Speaker
Description
The rapid digitalisation of higher education across Africa has expanded institutional exposure to cyber threats while simultaneously generating unprecedented volumes of sensitive research and student data. This systematic review examines the state of cyber resilience in African higher learning institutions (HLIs), focusing on the dual imperative of safeguarding research data and protecting student personal information. Drawing on peer-reviewed literature, institutional reports, policy documents, and incident analyses published between 2019 and 2026, the review identifies persistent vulnerabilities including outdated IT infrastructure, insufficient cybersecurity governance, acute talent shortages, low security awareness among students and staff, and fragmented regulatory compliance. The education sector has been identified as the third most targeted sector globally for cyberattacks, with African institutions facing disproportionate risk due to resource constraints and rapid, often unmanaged, digital adoption. A study of 60 African universities found that the majority had experienced hacking incidents, while prominent breaches at institutions such as Tshwane University of Technology in South Africa and Abdelmalek Essaadi University in Morocco underscore the severity of the threat.
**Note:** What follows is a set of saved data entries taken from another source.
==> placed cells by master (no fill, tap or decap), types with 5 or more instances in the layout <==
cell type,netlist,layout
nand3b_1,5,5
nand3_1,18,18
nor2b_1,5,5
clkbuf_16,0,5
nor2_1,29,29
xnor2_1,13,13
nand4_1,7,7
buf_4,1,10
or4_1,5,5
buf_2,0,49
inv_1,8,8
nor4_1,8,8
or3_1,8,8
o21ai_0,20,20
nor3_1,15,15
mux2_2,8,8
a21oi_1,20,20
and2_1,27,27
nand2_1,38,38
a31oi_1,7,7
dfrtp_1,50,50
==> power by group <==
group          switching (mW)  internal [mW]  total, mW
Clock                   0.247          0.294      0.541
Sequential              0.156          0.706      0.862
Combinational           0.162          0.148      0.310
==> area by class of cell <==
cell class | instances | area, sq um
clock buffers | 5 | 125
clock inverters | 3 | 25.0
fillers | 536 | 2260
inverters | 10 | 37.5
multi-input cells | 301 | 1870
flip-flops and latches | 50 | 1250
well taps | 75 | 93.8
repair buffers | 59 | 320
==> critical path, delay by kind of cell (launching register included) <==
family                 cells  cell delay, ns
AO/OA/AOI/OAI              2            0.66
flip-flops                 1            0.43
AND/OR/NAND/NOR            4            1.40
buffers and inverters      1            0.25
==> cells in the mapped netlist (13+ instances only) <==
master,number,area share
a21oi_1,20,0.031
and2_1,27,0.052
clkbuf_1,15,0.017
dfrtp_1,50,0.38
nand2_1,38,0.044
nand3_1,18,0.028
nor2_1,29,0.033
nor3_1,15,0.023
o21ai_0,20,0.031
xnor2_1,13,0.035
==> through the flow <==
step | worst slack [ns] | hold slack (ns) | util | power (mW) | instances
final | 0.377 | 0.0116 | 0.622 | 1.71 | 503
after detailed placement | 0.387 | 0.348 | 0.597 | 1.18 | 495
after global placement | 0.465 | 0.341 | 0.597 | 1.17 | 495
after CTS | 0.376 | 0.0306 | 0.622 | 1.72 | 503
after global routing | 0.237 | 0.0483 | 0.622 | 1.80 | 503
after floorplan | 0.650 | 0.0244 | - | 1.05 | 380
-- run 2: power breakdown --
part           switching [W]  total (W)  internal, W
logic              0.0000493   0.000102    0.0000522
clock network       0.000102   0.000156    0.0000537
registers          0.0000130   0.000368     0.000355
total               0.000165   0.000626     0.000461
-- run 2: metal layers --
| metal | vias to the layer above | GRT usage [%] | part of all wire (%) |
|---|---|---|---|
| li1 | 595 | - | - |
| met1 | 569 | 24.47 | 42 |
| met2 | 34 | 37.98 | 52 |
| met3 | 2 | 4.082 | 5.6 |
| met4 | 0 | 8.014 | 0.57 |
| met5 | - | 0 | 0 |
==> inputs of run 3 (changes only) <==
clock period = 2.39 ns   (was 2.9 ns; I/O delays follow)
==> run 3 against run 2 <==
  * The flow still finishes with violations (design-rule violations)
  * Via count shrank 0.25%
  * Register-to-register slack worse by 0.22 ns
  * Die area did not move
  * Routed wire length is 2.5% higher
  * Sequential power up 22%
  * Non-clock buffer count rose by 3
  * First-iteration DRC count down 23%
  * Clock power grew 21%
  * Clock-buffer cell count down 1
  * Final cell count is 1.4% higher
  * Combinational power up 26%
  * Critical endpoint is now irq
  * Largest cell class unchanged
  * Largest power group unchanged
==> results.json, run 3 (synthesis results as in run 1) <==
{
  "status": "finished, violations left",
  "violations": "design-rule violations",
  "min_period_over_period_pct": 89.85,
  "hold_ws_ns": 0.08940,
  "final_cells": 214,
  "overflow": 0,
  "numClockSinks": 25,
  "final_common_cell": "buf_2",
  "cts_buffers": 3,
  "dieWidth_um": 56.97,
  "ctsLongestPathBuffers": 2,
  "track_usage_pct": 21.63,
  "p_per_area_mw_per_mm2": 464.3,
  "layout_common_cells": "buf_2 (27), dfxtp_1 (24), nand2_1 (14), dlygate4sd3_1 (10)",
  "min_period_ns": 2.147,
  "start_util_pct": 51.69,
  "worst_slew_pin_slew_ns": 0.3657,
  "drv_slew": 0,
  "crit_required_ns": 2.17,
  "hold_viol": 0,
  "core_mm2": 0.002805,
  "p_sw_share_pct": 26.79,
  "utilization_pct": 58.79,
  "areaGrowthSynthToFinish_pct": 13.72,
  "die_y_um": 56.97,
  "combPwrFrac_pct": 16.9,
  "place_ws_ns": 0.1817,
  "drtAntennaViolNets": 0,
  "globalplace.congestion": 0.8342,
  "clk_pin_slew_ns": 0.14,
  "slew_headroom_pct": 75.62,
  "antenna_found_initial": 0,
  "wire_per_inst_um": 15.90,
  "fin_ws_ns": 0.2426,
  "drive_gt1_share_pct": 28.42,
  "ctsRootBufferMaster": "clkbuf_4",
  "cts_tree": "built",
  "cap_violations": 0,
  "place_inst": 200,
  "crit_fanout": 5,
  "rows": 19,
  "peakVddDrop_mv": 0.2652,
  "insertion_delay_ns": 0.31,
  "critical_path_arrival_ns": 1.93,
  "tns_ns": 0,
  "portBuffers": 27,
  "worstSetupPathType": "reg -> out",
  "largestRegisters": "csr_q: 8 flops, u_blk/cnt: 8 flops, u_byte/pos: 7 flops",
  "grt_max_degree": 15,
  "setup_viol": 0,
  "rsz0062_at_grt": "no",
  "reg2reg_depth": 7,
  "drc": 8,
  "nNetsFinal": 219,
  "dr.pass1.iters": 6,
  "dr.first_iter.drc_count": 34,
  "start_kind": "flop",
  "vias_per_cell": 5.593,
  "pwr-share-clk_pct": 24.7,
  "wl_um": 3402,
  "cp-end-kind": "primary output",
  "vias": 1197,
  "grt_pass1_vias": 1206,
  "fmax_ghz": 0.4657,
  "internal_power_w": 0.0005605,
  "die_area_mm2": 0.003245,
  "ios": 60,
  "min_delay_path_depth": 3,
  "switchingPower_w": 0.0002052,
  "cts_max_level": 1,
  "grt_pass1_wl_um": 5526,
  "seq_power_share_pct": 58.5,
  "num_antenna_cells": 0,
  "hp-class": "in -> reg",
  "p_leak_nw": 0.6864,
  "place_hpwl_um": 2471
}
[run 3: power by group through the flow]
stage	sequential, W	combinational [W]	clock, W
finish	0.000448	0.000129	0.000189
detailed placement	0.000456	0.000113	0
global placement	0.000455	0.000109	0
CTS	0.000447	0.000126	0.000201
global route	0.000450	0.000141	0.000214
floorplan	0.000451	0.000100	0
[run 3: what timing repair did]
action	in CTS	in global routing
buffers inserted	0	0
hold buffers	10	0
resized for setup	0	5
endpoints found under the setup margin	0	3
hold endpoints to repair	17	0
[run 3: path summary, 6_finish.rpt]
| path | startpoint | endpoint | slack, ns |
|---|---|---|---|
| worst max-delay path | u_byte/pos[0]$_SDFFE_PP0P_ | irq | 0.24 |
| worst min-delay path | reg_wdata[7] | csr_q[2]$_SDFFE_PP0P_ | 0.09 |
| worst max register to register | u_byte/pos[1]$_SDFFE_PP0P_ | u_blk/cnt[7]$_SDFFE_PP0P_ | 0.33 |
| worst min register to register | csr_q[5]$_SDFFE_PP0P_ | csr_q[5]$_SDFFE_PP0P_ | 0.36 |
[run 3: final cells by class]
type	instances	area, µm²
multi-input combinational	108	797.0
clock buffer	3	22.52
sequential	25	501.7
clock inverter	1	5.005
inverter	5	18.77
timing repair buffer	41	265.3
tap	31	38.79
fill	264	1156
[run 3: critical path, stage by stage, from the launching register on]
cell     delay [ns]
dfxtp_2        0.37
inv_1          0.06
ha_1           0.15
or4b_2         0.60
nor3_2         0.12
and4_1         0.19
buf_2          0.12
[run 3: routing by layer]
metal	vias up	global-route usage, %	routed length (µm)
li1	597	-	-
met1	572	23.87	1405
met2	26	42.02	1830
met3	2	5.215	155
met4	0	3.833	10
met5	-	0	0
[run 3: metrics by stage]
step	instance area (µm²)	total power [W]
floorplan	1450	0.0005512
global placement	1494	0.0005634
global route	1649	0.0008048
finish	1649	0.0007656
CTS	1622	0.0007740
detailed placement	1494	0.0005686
`src/rtl/gpio_pkg.sv`:
```
package gpio_pkg;
  localparam int unsigned PORT_W = 32;
  localparam int unsigned LANES  = PORT_W / 8;
  localparam int unsigned N_LEG  = 2;

  typedef enum logic [2:0] {
    FR_DIR  = 3'd0,
    FR_MASK = 3'd1,
    FR_PIN  = 3'd2,
    FR_SET  = 3'd3,
    FR_CLR  = 3'd4
  } fast_reg_e;

  typedef enum logic [2:0] {
    LR_PIN = 3'd0,
    LR_SET = 3'd1,
    LR_DIR = 3'd2,
    LR_CLR = 3'd3,
    LR_SEL = 3'd4
  } leg_reg_e;

  function automatic logic [PORT_W-1:0] lane_bits(input logic [LANES-1:0] be);
    logic [PORT_W-1:0] m;
    for (int b = 0; b < LANES; b++) m[b*8 +: 8] = {8{be[b]}};
    return m;
  endfunction
endpackage

```
`src/rtl/gpio_sync.sv`:
```
module gpio_sync #(
  parameter int unsigned W = 32
) (
  input  logic         clk_i,
  input  logic         rst_ni,
  input  logic [W-1:0] d_i,
  output logic [W-1:0] q_o
);
  logic [W-1:0] s1_q, s2_q;

  always_ff @(posedge clk_i or negedge rst_ni) begin
    if (!rst_ni) begin
      s1_q <= '0;
      s2_q <= '0;
    end else begin
      s1_q <= d_i;
      s2_q <= s1_q;
    end
  end

  assign q_o = s2_q;
endmodule

```
`src/rtl/gpio_fast_port.sv`:
```
module gpio_fast_port
  import gpio_pkg::*;
(
  input  logic              clk_i,
  input  logic              rst_ni,
  input  logic              wr_i,
  input  logic [2:0]        reg_i,
  input  logic [LANES-1:0]  be_i,
  input  logic [PORT_W-1:0] wdata_i,
  input  logic [PORT_W-1:0] pin_i,
  output logic [PORT_W-1:0] dir_o,
  output logic [PORT_W-1:0] out_o,
  output logic [PORT_W-1:0] mask_o,
  output logic [PORT_W-1:0] rdata_o
);
  logic [PORT_W-1:0] dir_q, out_q, mask_q;
  logic [PORT_W-1:0] lane_m, wr_m;

  assign lane_m = lane_bits(be_i);
  assign wr_m   = lane_m & ~mask_q;

  always_ff @(posedge clk_i or negedge rst_ni) begin
    if (!rst_ni) begin
      dir_q  <= '0;
      out_q  <= '0;
      mask_q <= '0;
    end else if (wr_i) begin
      case (reg_i)
        FR_DIR:  dir_q  <= (dir_q & ~lane_m) | (wdata_i & lane_m);
        FR_MASK: mask_q <= (mask_q & ~lane_m) | (wdata_i & lane_m);
        FR_PIN:  out_q  <= (out_q & ~wr_m) | (wdata_i & wr_m);
        FR_SET:  out_q  <= out_q | (wdata_i & wr_m);
        FR_CLR:  out_q  <= out_q & ~(wdata_i & wr_m);
        default: ;
      endcase
    end
  end

  always_comb begin
    case (reg_i)
      FR_DIR:  rdata_o = dir_q;
      FR_MASK: rdata_o = mask_q;
      FR_PIN:  rdata_o = pin_i & ~mask_q;
      FR_SET:  rdata_o = out_q;
      default: rdata_o = '0;
    endcase
  end

  assign dir_o  = dir_q;
  assign out_o  = out_q;
  assign mask_o = mask_q;
endmodule

```
`src/rtl/gpio_legacy_port.sv`:
```
module gpio_legacy_port
  import gpio_pkg::*;
(
  input  logic              clk_i,
  input  logic              rst_ni,
  input  logic              wr_i,
  input  logic [2:0]        reg_i,
  input  logic [PORT_W-1:0] wdata_i,
  input  logic [PORT_W-1:0] pin_i,
  output logic [PORT_W-1:0] dir_o,
  output logic [PORT_W-1:0] out_o,
  output logic [PORT_W-1:0] rdata_o
);
  logic [PORT_W-1:0] dir_q, out_q;

  always_ff @(posedge clk_i or negedge rst_ni) begin
    if (!rst_ni) begin
      dir_q <= '0;
      out_q <= '0;
    end else if (wr_i) begin
      case (reg_i)
        LR_SET:  out_q <= out_q | wdata_i;
        LR_CLR:  out_q <= out_q & ~wdata_i;
        LR_DIR:  dir_q <= wdata_i;
        default: ;
      endcase
    end
  end

  always_comb begin
    case (reg_i)
      LR_PIN:  rdata_o = pin_i;
      LR_SET:  rdata_o = out_q;
      LR_DIR:  rdata_o = dir_q;
      default: rdata_o = '0;
    endcase
  end

  assign dir_o = dir_q;
  assign out_o = out_q;
endmodule

```
`src/rtl/gpio_dual_path.sv`:
```
module gpio_dual_path
  import gpio_pkg::*;
#(
  parameter int unsigned N_PORTS = 5,
  localparam int unsigned PIDX_W = 3,
  localparam int unsigned PADS   = N_PORTS * PORT_W
) (
  input  logic              clk_i,
  input  logic              rst_ni,
  input  logic              fbus_req_i,
  input  logic              fbus_we_i,
  input  logic [PIDX_W-1:0] fbus_port_i,
  input  logic [2:0]        fbus_reg_i,
  input  logic [LANES-1:0]  fbus_be_i,
  input  logic [PORT_W-1:0] fbus_wdata_i,
  output logic [PORT_W-1:0] fbus_rdata_o,
  input  logic              lbus_req_i,
  input  logic              lbus_we_i,
  input  logic              lbus_port_i,
  input  logic [2:0]        lbus_reg_i,
  input  logic [PORT_W-1:0] lbus_wdata_i,
  output logic [PORT_W-1:0] lbus_rdata_o,
  input  logic [PADS-1:0]   pad_in_i,
  output logic [PADS-1:0]   pad_oe_o,
  output logic [PADS-1:0]   pad_out_o
);
  logic [PADS-1:0]   pin_s;
  logic [PORT_W-1:0] f_dir [N_PORTS];
  logic [PORT_W-1:0] f_out [N_PORTS];
  logic [PORT_W-1:0] f_msk [N_PORTS];
  logic [PORT_W-1:0] f_rd  [N_PORTS];
  logic [PORT_W-1:0] l_dir [N_LEG];
  logic [PORT_W-1:0] l_out [N_LEG];
  logic [PORT_W-1:0] l_rd  [N_LEG];
  logic [N_LEG-1:0]  sel_fast_q;
  logic              l_sel_acc;
  logic [PORT_W-1:0] f_rd_mux, l_rd_mux;

  gpio_sync #(.W(PADS)) u_sync (
    .clk_i (clk_i),
    .rst_ni(rst_ni),
    .d_i   (pad_in_i),
    .q_o   (pin_s)
  );

  assign l_sel_acc = (lbus_reg_i == LR_SEL);

  for (genvar p = 0; p < N_PORTS; p++) begin : g_port
    logic f_wr;
    assign f_wr = fbus_req_i & fbus_we_i & (fbus_port_i == PIDX_W'(p));

    gpio_fast_port u_fast (
      .clk_i  (clk_i),
      .rst_ni (rst_ni),
      .wr_i   (f_wr),
      .reg_i  (fbus_reg_i),
      .be_i   (fbus_be_i),
      .wdata_i(fbus_wdata_i),
      .pin_i  (pin_s[p*PORT_W +: PORT_W]),
      .dir_o  (f_dir[p]),
      .out_o  (f_out[p]),
      .mask_o (f_msk[p]),
      .rdata_o(f_rd[p])
    );

    if (p < N_LEG) begin : g_leg
      logic l_wr;
      assign l_wr = lbus_req_i & lbus_we_i & ~l_sel_acc & (lbus_port_i == 1'(p));

      gpio_legacy_port u_leg (
        .clk_i  (clk_i),
        .rst_ni (rst_ni),
        .wr_i   (l_wr),
        .reg_i  (lbus_reg_i),
        .wdata_i(lbus_wdata_i),
        .pin_i  (pin_s[p*PORT_W +: PORT_W]),
        .dir_o  (l_dir[p]),
        .out_o  (l_out[p]),
        .rdata_o(l_rd[p])
      );

      assign pad_oe_o[p*PORT_W +: PORT_W]  = sel_fast_q[p] ? f_dir[p] : l_dir[p];
      assign pad_out_o[p*PORT_W +: PORT_W] = sel_fast_q[p] ? f_out[p] : l_out[p];
    end else begin : g_fast_only
      assign pad_oe_o[p*PORT_W +: PORT_W]  = f_dir[p];
      assign pad_out_o[p*PORT_W +: PORT_W] = f_out[p];
    end
  end

  always_ff @(posedge clk_i or negedge rst_ni) begin
    if (!rst_ni) sel_fast_q <= '0;
    else if (lbus_req_i && lbus_we_i && l_sel_acc) sel_fast_q <= lbus_wdata_i[N_LEG-1:0];
  end

  always_comb begin
    f_rd_mux = '0;
    for (int i = 0; i < N_PORTS; i++)
      if (fbus_port_i == PIDX_W'(i)) f_rd_mux = f_rd[i];
  end

  always_comb begin
    if (l_sel_acc) l_rd_mux = {{(PORT_W-N_LEG){1'b0}}, sel_fast_q};
    else           l_rd_mux = l_rd[lbus_port_i];
  end

  always_ff @(posedge clk_i or negedge rst_ni) begin
    if (!rst_ni) begin
      fbus_rdata_o <= '0;
      lbus_rdata_o <= '0;
    end else begin
      if (fbus_req_i && !fbus_we_i) fbus_rdata_o <= f_rd_mux;
      if (lbus_req_i && !lbus_we_i) lbus_rdata_o <= l_rd_mux;
    end
  end
endmodule

```
`config.mk`:
```
export PLATFORM = sky130hd
export DESIGN_NAME = gpio_dual_path
export DESIGN_NICKNAME = d
export VERILOG_FILES = /design/src/rtl/gpio_pkg.sv /design/src/rtl/gpio_sync.sv /design/src/rtl/gpio_fast_port.sv /design/src/rtl/gpio_legacy_port.sv /design/src/rtl/gpio_dual_path.sv
export SDC_FILE = /design/constraint.sdc
export NUM_CORES = 2
export LEC_CHECK = 0
export BUFFER_PORTS_ARGS = -buffer_cell sky130_fd_sc_hd__buf_2
export CAP_MARGIN = 25
export CORE_AREA = 2 2 290 292
export DETAILED_ROUTE_END_ITERATION = 8
export DIE_AREA = 0 0 292 294
export PLACE_DENSITY = 0.73
export SYNTH_ARGS = -nofsm -noshare
export SYNTH_HDL_FRONTEND = slang
export SYNTH_SLANG_ARGS = --single-unit
```
`constraint.sdc`:
```
create_clock -name clk_i -period 1.9 [get_ports clk_i]
set_input_delay 0.19 -clock clk_i [delete_from_list [all_inputs] [get_ports clk_i]]
set_output_delay 0.19 -clock clk_i [all_outputs]
set_load 0.03 [all_outputs]
```
# Word-level counts from Yosys, hierarchy flattened
# Cells that the tools add are included.
# Widths: inputs -> output; s select.
[op_classes]
order_cmp = 1
n_eq_ne = 12
muxes = 27
bitwise = 90
n_reduce_logical = 30
[op_table]
columns = ["operator", "n"]
rows = [
  ["$and 32x32->32", 38],
  ["$or 32x32->32", 22],
  ["$pmux 32 s3", 7],
  ["$pmux 32 s4", 5],
  ["$not 32->32", 17],
  ["$mux 32", 13],
  ["$pmux 32 s2", 2],
  ["$reduce_and 2->1", 19],
  ["$eq 3x2->1 const B", 6],
  ["$and 1x1->1", 10],
  ["$eq 3x1->1 const B", 3],
  ["$eq 3x3->1 const B", 3],
  ["$logic_not 3->1", 3],
  ["$logic_and 1x1->1", 4],
  ["$reduce_bool 3->1", 1],
  ["$ge 2x2->1 const B", 1],
  ["$logic_not 1->1", 2],
  ["$not 1->1", 2],
  ["$not 1->2", 1],
  ["$reduce_bool 2->1", 1],
]
[word_totals]
regBits = 994

# Depth between registers and ports, before layout
[depth]
word_depth = 8
ltp_mapped = 10
depth_no_buf = 6

# Modules after synthesis
# Synthesis repeated with hierarchy kept, for this count alone.
[unflattened]
hier_cells = 3903
hier_area_um2 = 49725.2
[by_module_without_submodules]
columns = ["module", "n_inst", "cells_each", "area_each_um2"]
rows = [
  ["gpio_fast_port", 5, 455, 5684.2],
  ["gpio_sync", 1, 320, 8007.7],
  ["gpio_legacy_port", 2, 355, 3738.6],
  ["gpio_dual_path", 1, 598, 5819.3],
]

# Least setup slack after synthesis
# Ideal clock, no wire load.
[synth_path]
path_type = "input -> register"
startpoint = "in fbus_port_i[2]"
endpoint = "reg g_port[1].u_fast.out_q[18]"
setup_time_ns = 0.132
arrival_time_ns = 1.797
required_time_ns = 1.768
setup_slack_ns = -0.030
cell_stages = 8
path_cell_list = "buf_2 > or3b_1 > clkbuf_1 > a211oi_4 > nand2_2 > or2_4 > o31ai_1 > o31ai_1"
[synth_between]
elab_chain_len = 3
[synth_lines]
columns = ["item", "line_no", "rtl"]
rows = [
  ["from (decl)", "gpio_dual_path.sv:12", "input logic [PIDX_W-1:0] fbus_port_i,"],
  ["$eq 3x1->1", "gpio_dual_path.sv:50", "assign f_wr = fbus_req_i & fbus_we_i & (fbus_port_i == PIDX_W'(p));"],
  ["$and 1x1->1", "gpio_dual_path.sv:50", ""],
  ["$reduce_and 2->1 (no line)", "-", ""],
  ["to (signal assigned)", "gpio_fast_port.sv:31", "FR_PIN: out_q <= (out_q & ~wr_m) | (wdata_i & wr_m);"],
  ["to (signal assigned)", "gpio_fast_port.sv:32", "FR_SET: out_q <= out_q | (wdata_i & wr_m);"],
  ["to (signal assigned)", "gpio_fast_port.sv:33", "FR_CLR: out_q <= out_q & ~(wdata_i & wr_m);"],
  ["to (decl)", "gpio_fast_port.sv:16", "logic [PORT_W-1:0] dir_q, out_q, mask_q;"],
]
# Every way passes these cells.
# A chain may end at the register's enable or synchronous reset.

# Worst setup path in the final report
[layout_path]
startpoint = "reg sel_fast_q[0]"
endpoint = "out pad_out_o[16]"
[layout_between]
elab_chain_len = 1
[layout_lines]
columns = ["item", "line_no", "rtl"]
rows = [
  ["from (decl)", "gpio_dual_path.sv:35", "logic [N_LEG-1:0] sel_fast_q;"],
  ["from (signal assigned)", "gpio_dual_path.sv:92", "else if (lbus_req_i && lbus_we_i && l_sel_acc) sel_fast_q <= lbus_wdata_i[N_LEG-1:0];"],
  ["$mux 32", "gpio_dual_path.sv:83", "assign pad_out_o[p*PORT_W +: PORT_W] = sel_fast_q[p] ? f_out[p] : l_out[p];"],
  ["to (decl)", "gpio_dual_path.sv:25", "output logic [PADS-1:0] pad_out_o"],
]
# Every way passes these cells.

==> impl_metrics.ini <==
[sta]
tightest_slew_ns = 0.649
rsz0062_at_grt = true
hold_viol = 0
slew_viol_final = 0
clock_skew_ns = 0.0255
fin_crit_ns = 2.23
setup_viol = 131
layout_setup_ws_ns = -0.326
relSlewSlack = 0.567
fin_crit_sh = 1.17
setup_tns_ns = -31.65
fmax_ghz = 0.449

[logic_synthesis]
async_flop_share = 1.00
syn_inst = 3977
synth_top_area_cell = dfrtp_1
yosysUniqueCellTypes = 70
synth.most_common_cell = dfrtp_1
syn-num-nets = 4221
syn-cell-area_sq_um = 45100
yosys-top-cells-count = 994 x dfrtp_1, 490 x nand2_1, 447 x mux2_2
ys_ff_latch = 994
synth_edf_count = 0
ys_top_cells_by_area = dfrtp_1 55%, mux2_2 11%, nand2_1 4.1%
synth_top_area_frac = 0.551
synth_warnings = 0
yosysSeqAreaShare = 0.551
syn_area_per_cell_sq_um = 11.3
ys.flop_type = dfrtp_1

[floorplanning]
core_sq_um = 82900
start_util = 0.544
num_io_pins = 628
die_height_um = 294
row_count = 106
dieArea_sq_um = 85800
die_w_um = 292

[outcome]
violations = negative setup slack
status = finished with violations

[route]
wire_per_inst_um = 31.5
drt_wl_total_um = 194000
ant_nets = 0
drtIter0Drc = 4962
vias = 40470
vias_per_cell = 6.59
drc = 0
drt_pass1_iterations = 6

[global_route]
grt_overflow = 0
grt_pass1_wl_um = 270000
antenna_found_initial = 15
track_usage = 0.434
grt_pass1_vias = 39871
grt_max_degree = 85

[cts]
cts_tree = yes
cts.sinks = 994
cts_buffers = 105
root_buffer = clkbuf_16
path_clk_slew_ns = 0.07
clk_path_buf_depth = 3
htree_levels = 3
clk_latency_ns = 0.69

[cells_and_area]
fin_cells = 6145
area_growth_pct = 31.4
nets = 5211
drive_above_1_share = 0.368

[setup_path]
r2r_slack_ns = -0.09
timing.rr.start = u_sync.q_o[19]
worstPathRequired_ns = 1.71
worst_setup_path_end_kind = output pin
worstPathArrival_ns = 2.04
r2r_end = fbus_rdata_o[19]
r2r_cells = 5
cp-endpoint = pad_out_o[16]
setup.worst_path.start_class = flop
critical_path_class = reg -> out
critPathMaxFanout = 7
crit_start = sel_fast_q[0]

[power]
ir_drop_mv = 0.863
leakage_nw = 27.8
power.density_nw_per_um2 = 1030

[placed_design]
place_ws_ns = -0.565
gp_congestion = 0.992
port_buffers = 627
dp_hpwl_um = 134000
post-place-cells = 5693

[run]
drv_cap = 0

[hold_path]
hp-class = in -> reg
## stage by stage
stage | instance area, sq um | util | power [mW] | hold WS (ns)
floorplan | 45100 | - | 31.6 | -0.106
global placement | 51800 | 0.625 | 35.9 | 0.169
detailed placement | 51800 | 0.625 | 36.1 | 0.172
CTS | 58400 | 0.705 | 59.2 | 0.00305
global route | 59200 | 0.715 | 62.2 | 0.0372
finish | 59300 | 0.715 | 60.8 | 0.0338
## area by class of cell
type,instances,area [sq um]
sequential,994,24900
fill,5763,23600
multi-input combinational,2482,18000
timing repair buffer,1344,11100
clock buffer,133,2890
tap,1080,1350
clock inverter,64,820
inverter,40,150
antenna,8,20.0
## logic make-up after synthesis
logic type / count (synthesis) / synth area share
buffers and inverters: 501 / 0.0596
multiplexers: 529 / 0.143
AO/OA/AOI/OAI: 1009 / 0.149
AND/OR/NAND/NOR: 944 / 0.0967
flip-flops: 994 / 0.551
## layer usage
metal | GRT usage | up-vias | wire [um]
met5 | 0 | - | 80
met1 | 0.516 | 20011 | 65900
met2 | 0.691 | 3125 | 88600
met3 | 0.0972 | 1021 | 20500
li1 | - | 16299 | -
met4 | 0.331 | 14 | 18700
## how the worst min path moves through the flow
stage,startpoint,to,depth (start not counted)
2_1_floorplan,rst_ni,async pin,0
6_report,fbus_wdata_i[31],g_port[1].u_fast.out_o[31],3
5_1_grt,fbus_wdata_i[31],g_port[1].u_fast.out_o[31],3
3_5_place_dp,rst_ni,u_sync.s1_q[155],1
4_1_cts,fbus_wdata_i[6],g_port[2].u_fast.out_o[6],3
3_3_place_gp,rst_ni,u_sync.q_o[155],1
## critical path, stage by stage, from the launching register on
cell,delay (ns)
dfrtp_2,0.45
buf_6,0.16
buf_12,0.18
mux2_4,0.38
buf_6,0.16
## placed cells by master, fill, tap and decap left out, types with 13 or more instances in the layout
master,Yosys,routed
nor2b_1,60,58
o31ai_1,222,222
nand2b_1,17,16
nand3_1,81,81
a22o_1,19,18
mux2_2,447,360
a21oi_1,158,157
clkinv_2,0,23
buf_12,0,93
mux2_4,0,87
a221o_1,15,15
clkbuf_16,0,114
nand3b_1,60,60
inv_1,39,38
mux2i_1,35,35
dfrtp_1,994,990
nor2_1,151,148
buf_2,46,519
o41ai_1,15,15
clkbuf_1,195,13
mux4_2,47,47
buf_6,0,90
dlygate4sd3_1,0,222
buf_4,200,400
clkbuf_8,0,15
bufinv_16,0,16
nor3b_1,31,29
a31oi_1,30,29
nand2_1,490,489
o21ai_0,293,290
a221oi_1,47,46
a32o_1,31,31
a22oi_1,98,94
## what timing repair did
item | CTS | global route
hold buffers | 221 | 1
resized for setup | 176 | 172
endpoints found under the hold margin | 872 | 1
buffers inserted | 6 | 6
pin swaps | 2 | 12
cloned | 3 | 11
endpoints found under the setup margin | 134 | 138
## where the power goes
part           internal, mW  total (mW)  leakage, nW  switching (mW)
Clock                  13.0        22.3         1.81            9.22
Combinational          5.52        13.4         13.3            7.90
Sequential             23.0        25.1         12.7            2.06
Total                  41.6        60.8         27.8            19.2
No activity file was read; power rests on OpenSTA's default activity.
The review further analyses the evolving regulatory landscape, including the Malabo Convention, national data protection legislation such as POPIA, Nigeria’s NDPA, and Kenya’s Data Protection Act, and assesses their applicability to the higher education context. It proposes a multi-layered cyber resilience framework tailored to African HLIs, encompassing governance, technical controls, human capacity building, regulatory compliance, and collaborative continental approaches. The findings contribute to the growing body of knowledge on cybersecurity in African education and offer actionable recommendations for institutional leaders, policymakers, and researchers.